§ What you will do
Your answer must consist of one number: how many lines in the records contain "push".

§ Data for review
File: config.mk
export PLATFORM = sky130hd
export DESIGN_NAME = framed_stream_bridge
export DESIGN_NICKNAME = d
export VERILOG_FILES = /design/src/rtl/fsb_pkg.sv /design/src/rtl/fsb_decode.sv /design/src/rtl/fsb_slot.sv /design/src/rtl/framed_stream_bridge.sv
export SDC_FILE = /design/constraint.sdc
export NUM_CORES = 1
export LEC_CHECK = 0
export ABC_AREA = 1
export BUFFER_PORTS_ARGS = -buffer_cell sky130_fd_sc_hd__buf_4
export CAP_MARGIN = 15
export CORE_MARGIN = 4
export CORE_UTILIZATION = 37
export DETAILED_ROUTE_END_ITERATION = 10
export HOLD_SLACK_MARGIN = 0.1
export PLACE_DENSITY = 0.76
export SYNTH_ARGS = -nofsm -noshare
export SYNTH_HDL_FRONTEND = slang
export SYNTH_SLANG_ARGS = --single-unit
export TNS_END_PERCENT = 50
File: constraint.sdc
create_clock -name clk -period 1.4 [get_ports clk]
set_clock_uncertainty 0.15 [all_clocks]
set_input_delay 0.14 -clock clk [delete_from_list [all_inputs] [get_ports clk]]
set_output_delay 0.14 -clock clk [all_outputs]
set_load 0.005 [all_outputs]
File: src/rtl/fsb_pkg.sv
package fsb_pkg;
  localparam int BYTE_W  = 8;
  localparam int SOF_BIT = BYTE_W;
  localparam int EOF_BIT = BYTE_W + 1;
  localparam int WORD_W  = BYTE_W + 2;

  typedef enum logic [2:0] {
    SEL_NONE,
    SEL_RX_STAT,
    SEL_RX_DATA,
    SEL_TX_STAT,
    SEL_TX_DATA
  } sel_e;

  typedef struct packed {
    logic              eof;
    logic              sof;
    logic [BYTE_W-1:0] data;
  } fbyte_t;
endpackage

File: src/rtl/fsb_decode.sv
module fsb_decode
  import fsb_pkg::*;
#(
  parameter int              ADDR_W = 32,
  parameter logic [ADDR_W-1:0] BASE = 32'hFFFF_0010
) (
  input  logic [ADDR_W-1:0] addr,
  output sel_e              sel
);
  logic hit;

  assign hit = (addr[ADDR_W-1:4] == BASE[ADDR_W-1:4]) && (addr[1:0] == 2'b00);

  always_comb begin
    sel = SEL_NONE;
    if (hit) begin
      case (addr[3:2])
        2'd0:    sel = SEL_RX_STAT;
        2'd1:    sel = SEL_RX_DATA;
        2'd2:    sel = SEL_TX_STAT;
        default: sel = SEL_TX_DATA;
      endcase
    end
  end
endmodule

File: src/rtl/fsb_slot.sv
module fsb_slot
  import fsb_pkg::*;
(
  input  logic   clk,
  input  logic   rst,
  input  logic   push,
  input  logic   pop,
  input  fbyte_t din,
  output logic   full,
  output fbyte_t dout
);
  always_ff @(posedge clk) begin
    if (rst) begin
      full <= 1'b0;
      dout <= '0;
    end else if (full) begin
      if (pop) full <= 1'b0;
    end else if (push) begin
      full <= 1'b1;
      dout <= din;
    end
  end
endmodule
==
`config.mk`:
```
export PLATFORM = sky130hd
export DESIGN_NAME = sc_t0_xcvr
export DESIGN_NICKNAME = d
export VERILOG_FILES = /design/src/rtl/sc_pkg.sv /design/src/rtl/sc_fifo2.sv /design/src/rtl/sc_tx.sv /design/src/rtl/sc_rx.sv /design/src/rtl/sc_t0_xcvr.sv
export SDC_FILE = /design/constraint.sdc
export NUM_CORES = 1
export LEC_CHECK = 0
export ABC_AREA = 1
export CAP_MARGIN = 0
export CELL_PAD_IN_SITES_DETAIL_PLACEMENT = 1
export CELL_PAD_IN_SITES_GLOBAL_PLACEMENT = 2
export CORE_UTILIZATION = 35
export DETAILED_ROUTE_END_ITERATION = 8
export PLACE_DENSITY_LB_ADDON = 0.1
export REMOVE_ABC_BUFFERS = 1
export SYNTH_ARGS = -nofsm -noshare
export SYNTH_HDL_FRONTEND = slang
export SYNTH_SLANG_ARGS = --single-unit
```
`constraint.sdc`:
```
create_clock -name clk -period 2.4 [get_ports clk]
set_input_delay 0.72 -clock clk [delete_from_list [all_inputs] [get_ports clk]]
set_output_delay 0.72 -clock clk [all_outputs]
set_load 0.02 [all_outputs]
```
---
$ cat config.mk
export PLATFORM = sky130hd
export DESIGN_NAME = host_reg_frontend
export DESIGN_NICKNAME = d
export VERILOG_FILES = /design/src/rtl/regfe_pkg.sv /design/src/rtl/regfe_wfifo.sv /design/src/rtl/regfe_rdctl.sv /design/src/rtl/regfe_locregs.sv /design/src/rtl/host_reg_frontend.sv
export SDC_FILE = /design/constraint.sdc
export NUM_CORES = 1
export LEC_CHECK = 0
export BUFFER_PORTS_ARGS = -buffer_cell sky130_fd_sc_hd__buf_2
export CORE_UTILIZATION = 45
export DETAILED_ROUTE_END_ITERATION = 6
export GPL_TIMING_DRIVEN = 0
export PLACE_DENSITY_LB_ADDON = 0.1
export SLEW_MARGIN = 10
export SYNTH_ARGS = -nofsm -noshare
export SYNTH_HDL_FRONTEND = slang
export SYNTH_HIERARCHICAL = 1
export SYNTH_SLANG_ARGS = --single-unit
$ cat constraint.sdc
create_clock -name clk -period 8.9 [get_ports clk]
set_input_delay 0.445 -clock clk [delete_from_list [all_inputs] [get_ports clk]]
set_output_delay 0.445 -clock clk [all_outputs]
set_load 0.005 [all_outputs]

§ Exercise result
2